-------- Records for this exercise --------
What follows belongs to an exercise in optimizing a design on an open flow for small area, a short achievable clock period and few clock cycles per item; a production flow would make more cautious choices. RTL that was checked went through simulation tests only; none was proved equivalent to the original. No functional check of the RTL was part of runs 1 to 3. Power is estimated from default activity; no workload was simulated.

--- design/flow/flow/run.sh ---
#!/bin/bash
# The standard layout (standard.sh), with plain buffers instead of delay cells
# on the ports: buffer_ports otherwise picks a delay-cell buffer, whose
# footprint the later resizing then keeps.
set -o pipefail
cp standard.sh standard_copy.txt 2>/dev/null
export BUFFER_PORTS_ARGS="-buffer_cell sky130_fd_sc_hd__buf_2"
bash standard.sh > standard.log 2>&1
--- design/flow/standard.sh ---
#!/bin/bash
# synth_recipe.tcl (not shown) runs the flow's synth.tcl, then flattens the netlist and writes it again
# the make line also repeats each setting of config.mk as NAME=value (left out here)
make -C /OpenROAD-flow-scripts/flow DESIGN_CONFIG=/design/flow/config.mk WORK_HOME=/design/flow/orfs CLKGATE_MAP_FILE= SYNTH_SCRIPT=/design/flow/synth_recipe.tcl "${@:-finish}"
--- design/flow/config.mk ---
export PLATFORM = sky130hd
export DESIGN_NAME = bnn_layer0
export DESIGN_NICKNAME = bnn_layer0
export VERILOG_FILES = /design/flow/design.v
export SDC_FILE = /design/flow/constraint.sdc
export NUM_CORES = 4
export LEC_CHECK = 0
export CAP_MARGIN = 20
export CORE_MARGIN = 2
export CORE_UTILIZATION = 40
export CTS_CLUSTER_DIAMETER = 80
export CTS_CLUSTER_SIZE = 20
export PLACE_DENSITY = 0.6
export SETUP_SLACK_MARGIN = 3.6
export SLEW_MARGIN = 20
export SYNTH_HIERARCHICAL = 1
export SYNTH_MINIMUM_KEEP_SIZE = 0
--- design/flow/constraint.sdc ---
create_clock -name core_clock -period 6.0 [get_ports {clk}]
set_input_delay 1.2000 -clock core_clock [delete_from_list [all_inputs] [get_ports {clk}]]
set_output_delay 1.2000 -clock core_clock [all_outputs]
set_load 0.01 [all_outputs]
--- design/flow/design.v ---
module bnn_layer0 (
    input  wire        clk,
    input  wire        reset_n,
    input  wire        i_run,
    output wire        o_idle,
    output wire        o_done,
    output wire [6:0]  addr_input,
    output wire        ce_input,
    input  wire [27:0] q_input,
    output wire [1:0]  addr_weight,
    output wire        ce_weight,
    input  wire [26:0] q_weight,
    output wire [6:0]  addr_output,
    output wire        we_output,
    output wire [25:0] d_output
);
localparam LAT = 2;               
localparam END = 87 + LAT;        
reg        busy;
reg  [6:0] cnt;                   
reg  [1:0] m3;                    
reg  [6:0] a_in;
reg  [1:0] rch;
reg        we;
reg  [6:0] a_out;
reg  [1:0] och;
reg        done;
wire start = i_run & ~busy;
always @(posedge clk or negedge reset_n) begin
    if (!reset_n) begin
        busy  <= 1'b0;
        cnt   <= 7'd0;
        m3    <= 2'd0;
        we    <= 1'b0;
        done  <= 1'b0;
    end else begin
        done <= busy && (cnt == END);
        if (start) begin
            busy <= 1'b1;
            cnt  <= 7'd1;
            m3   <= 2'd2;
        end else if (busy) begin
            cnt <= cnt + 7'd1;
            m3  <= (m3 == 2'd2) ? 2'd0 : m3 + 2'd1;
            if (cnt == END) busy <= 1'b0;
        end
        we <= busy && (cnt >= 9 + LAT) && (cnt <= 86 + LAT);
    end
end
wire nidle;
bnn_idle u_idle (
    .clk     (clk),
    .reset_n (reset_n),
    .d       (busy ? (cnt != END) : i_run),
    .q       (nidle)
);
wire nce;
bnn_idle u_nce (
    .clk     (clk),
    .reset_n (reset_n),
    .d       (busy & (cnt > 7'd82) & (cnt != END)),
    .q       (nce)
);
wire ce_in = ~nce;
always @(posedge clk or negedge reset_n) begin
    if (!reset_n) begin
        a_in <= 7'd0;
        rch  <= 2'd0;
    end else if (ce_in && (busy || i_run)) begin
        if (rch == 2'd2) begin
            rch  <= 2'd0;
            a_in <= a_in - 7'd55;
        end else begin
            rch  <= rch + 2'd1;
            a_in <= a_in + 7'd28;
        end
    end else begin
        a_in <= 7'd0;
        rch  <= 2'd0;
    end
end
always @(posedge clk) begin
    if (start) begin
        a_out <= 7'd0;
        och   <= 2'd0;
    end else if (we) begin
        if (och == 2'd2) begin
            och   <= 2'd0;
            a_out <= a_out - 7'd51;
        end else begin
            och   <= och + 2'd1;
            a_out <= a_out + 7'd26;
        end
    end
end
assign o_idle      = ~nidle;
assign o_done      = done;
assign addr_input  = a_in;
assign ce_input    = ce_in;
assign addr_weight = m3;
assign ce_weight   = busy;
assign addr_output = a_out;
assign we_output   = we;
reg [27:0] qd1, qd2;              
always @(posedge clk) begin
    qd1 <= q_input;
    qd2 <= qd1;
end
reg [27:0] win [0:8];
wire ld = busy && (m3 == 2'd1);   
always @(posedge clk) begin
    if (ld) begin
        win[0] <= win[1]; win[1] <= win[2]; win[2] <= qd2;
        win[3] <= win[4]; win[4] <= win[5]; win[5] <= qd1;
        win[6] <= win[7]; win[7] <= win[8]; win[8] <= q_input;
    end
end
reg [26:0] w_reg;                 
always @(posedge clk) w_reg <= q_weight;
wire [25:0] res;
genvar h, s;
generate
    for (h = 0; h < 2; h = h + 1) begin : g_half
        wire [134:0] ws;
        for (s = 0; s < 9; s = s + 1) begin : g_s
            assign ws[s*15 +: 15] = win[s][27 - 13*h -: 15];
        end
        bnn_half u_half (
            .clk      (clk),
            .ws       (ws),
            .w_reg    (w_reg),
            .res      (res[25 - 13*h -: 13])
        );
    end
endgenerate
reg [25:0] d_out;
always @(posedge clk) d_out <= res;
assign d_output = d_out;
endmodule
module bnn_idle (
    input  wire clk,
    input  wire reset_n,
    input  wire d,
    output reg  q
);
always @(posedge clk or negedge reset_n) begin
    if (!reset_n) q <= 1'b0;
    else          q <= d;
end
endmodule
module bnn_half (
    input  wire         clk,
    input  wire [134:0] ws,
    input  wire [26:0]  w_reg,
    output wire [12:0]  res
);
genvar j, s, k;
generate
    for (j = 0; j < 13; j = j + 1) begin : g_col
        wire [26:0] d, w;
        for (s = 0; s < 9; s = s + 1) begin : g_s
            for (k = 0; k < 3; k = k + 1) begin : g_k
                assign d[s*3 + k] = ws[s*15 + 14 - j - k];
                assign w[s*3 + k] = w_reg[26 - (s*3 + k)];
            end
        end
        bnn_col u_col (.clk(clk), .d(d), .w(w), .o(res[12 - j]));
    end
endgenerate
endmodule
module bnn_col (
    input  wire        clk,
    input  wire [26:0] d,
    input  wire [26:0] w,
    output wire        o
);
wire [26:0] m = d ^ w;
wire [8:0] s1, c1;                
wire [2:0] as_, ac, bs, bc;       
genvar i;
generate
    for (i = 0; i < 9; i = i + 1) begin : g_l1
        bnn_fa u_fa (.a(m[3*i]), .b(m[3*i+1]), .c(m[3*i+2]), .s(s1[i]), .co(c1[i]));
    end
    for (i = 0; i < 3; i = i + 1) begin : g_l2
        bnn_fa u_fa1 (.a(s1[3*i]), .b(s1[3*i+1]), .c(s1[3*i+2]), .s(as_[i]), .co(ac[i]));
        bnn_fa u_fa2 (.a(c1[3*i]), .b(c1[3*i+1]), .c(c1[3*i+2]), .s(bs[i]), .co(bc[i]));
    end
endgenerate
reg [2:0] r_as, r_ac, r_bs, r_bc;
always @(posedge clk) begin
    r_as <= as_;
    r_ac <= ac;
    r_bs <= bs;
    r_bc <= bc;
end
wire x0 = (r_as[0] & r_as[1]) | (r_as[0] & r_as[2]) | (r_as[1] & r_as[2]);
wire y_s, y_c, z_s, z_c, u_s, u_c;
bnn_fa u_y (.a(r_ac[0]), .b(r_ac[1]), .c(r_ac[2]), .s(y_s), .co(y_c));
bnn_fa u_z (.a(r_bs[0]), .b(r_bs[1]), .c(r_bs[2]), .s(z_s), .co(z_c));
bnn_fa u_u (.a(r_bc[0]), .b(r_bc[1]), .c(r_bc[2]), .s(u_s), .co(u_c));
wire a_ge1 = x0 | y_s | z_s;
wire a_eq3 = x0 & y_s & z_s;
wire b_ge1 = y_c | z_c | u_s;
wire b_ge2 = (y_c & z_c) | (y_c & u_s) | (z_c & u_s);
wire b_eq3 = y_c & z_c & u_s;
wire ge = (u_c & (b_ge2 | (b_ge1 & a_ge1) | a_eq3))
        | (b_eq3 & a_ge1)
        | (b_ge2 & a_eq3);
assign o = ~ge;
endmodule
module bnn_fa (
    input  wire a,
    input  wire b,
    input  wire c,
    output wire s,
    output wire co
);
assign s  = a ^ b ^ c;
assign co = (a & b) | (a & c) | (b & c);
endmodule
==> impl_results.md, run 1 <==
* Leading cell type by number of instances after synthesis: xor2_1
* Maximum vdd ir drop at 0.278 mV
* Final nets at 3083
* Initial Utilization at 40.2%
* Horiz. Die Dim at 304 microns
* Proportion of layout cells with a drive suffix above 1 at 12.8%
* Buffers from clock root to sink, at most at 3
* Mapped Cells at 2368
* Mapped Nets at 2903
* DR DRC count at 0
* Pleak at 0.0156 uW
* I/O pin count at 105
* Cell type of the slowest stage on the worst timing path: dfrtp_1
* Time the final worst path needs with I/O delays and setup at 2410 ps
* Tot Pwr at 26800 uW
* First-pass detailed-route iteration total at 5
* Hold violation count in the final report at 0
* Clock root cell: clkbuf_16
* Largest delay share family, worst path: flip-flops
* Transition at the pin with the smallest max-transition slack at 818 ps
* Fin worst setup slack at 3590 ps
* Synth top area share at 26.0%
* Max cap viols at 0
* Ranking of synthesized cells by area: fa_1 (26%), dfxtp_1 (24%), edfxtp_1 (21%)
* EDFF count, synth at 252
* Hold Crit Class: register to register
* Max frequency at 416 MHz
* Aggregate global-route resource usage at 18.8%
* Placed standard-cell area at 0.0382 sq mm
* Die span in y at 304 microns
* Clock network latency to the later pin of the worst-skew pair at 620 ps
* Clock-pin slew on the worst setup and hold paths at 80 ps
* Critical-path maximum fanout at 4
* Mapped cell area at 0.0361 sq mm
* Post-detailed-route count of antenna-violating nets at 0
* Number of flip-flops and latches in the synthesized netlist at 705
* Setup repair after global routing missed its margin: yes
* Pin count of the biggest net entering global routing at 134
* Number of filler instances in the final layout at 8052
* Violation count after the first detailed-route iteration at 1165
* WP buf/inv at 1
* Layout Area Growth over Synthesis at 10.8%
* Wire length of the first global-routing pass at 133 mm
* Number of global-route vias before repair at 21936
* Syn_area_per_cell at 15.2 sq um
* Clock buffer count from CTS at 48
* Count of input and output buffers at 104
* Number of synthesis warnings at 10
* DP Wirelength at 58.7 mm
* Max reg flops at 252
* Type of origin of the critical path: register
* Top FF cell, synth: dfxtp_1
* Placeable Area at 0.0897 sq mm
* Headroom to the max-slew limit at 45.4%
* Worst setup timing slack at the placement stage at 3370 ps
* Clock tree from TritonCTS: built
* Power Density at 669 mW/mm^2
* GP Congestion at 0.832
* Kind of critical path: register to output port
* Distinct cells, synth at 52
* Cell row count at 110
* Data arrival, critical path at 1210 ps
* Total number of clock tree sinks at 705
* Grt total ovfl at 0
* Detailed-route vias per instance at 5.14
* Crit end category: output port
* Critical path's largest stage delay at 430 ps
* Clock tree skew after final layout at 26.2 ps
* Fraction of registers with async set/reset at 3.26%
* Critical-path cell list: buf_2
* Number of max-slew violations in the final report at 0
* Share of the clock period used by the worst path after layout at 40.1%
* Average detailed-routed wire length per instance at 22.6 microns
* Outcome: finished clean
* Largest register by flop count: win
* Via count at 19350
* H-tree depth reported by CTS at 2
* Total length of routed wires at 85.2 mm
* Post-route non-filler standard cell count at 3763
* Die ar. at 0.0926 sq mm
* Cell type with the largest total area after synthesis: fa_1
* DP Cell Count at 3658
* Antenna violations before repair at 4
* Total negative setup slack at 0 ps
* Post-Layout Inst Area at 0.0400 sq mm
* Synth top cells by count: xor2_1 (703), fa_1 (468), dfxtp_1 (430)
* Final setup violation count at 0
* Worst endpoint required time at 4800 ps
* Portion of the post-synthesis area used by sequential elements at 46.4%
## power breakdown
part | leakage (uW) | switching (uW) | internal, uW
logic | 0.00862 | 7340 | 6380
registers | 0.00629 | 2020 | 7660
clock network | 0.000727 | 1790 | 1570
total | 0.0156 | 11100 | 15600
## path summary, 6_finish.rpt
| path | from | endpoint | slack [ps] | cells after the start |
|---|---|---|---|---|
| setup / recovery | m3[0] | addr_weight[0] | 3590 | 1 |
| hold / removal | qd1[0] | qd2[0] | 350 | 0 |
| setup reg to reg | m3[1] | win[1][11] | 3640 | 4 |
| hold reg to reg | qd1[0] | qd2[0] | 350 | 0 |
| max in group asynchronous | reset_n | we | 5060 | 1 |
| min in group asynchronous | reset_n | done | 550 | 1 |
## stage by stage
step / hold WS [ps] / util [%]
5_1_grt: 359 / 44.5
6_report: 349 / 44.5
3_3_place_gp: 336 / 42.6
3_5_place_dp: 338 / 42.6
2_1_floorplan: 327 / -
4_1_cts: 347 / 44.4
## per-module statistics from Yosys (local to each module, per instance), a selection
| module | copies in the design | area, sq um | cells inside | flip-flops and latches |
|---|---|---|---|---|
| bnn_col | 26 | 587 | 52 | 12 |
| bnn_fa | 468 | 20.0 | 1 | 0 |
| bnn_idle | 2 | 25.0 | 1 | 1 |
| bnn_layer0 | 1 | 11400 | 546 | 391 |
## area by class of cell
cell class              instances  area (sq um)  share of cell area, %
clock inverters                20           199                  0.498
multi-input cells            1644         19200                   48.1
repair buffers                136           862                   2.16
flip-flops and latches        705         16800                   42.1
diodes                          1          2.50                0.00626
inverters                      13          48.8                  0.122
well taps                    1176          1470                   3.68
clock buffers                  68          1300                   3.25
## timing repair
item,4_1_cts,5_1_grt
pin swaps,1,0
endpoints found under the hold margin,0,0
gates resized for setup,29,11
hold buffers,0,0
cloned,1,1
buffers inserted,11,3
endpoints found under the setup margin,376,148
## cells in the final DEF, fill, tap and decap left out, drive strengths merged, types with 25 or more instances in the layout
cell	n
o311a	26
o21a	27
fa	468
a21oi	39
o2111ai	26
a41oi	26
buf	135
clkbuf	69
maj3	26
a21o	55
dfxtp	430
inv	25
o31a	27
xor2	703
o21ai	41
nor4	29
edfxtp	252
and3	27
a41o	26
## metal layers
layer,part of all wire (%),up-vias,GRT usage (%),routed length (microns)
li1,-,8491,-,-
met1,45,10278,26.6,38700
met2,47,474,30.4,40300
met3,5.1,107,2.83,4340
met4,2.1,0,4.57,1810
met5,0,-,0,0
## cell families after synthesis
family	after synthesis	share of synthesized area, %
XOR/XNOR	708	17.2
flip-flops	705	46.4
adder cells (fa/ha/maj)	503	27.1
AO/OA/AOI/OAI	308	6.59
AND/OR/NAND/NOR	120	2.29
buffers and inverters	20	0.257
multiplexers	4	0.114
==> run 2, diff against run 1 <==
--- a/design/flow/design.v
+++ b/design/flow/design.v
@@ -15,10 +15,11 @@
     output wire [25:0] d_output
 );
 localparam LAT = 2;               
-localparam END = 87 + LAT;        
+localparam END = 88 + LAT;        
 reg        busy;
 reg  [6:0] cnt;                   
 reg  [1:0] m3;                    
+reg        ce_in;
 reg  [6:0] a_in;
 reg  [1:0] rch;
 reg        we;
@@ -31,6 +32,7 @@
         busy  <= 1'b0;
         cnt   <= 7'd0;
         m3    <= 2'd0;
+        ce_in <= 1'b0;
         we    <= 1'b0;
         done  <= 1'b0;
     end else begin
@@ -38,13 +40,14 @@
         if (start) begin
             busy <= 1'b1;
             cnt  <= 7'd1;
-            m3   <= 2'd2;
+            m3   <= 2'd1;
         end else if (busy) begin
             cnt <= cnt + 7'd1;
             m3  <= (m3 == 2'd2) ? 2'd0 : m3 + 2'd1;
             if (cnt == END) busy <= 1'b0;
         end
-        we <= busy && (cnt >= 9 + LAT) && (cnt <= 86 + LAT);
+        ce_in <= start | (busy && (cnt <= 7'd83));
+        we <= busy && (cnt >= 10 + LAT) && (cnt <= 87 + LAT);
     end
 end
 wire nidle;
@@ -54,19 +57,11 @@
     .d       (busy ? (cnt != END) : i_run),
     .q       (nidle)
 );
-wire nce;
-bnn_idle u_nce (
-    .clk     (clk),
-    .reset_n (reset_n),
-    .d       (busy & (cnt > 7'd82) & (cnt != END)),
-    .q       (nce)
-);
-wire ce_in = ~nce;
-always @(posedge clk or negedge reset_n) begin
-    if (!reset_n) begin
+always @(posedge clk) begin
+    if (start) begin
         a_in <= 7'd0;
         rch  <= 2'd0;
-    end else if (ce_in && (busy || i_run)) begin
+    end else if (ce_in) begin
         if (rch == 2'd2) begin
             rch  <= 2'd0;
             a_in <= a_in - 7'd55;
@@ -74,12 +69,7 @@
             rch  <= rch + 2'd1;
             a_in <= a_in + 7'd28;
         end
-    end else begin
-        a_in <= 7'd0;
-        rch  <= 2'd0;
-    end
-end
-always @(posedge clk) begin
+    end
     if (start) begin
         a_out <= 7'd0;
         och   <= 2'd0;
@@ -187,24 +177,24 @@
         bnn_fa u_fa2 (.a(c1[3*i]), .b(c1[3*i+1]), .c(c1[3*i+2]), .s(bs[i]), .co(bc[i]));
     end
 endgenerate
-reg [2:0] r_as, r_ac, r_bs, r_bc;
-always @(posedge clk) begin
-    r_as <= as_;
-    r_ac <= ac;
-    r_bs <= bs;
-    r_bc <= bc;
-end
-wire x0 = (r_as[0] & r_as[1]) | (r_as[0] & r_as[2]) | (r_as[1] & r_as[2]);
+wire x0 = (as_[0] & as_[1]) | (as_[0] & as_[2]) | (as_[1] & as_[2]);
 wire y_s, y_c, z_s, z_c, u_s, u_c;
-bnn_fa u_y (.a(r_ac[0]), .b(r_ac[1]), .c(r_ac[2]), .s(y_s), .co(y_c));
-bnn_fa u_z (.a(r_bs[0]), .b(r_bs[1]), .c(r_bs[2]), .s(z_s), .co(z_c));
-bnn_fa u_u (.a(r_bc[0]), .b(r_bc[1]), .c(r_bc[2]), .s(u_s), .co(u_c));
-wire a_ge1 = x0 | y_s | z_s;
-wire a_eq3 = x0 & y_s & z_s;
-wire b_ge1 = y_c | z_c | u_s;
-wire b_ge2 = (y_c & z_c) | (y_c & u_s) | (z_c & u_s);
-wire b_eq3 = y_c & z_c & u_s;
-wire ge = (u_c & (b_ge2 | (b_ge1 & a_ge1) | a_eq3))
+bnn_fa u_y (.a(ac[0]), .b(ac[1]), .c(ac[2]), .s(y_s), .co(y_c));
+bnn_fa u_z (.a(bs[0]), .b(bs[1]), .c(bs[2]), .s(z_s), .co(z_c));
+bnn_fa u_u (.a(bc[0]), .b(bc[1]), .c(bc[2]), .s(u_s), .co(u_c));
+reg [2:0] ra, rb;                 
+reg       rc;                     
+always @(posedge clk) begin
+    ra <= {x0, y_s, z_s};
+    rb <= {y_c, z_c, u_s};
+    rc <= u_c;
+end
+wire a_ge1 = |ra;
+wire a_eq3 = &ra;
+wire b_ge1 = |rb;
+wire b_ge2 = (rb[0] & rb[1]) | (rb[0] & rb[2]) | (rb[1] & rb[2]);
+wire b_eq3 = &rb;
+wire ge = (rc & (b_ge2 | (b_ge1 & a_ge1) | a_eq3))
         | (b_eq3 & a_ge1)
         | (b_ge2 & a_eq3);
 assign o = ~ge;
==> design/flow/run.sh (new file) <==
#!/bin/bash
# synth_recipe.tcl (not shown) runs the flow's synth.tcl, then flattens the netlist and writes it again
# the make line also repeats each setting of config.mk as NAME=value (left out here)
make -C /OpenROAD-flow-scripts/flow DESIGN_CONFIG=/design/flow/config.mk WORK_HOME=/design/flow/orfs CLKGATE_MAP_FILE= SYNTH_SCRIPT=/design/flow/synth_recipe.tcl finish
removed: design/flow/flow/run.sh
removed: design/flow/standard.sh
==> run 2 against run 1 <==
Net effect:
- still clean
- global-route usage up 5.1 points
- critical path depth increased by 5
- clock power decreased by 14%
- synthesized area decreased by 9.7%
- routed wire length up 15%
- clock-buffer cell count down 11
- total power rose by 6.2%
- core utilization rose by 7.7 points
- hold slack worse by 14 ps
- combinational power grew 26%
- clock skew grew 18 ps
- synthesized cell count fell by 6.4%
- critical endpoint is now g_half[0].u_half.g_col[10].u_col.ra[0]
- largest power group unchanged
--------
What the task requires | The task calls for every line of the material that contains the string "Mapped".

Worked solution |
* Mapped Cells at 2368
* Mapped Nets at 2903
* Mapped cell area at 0.0361 sq mm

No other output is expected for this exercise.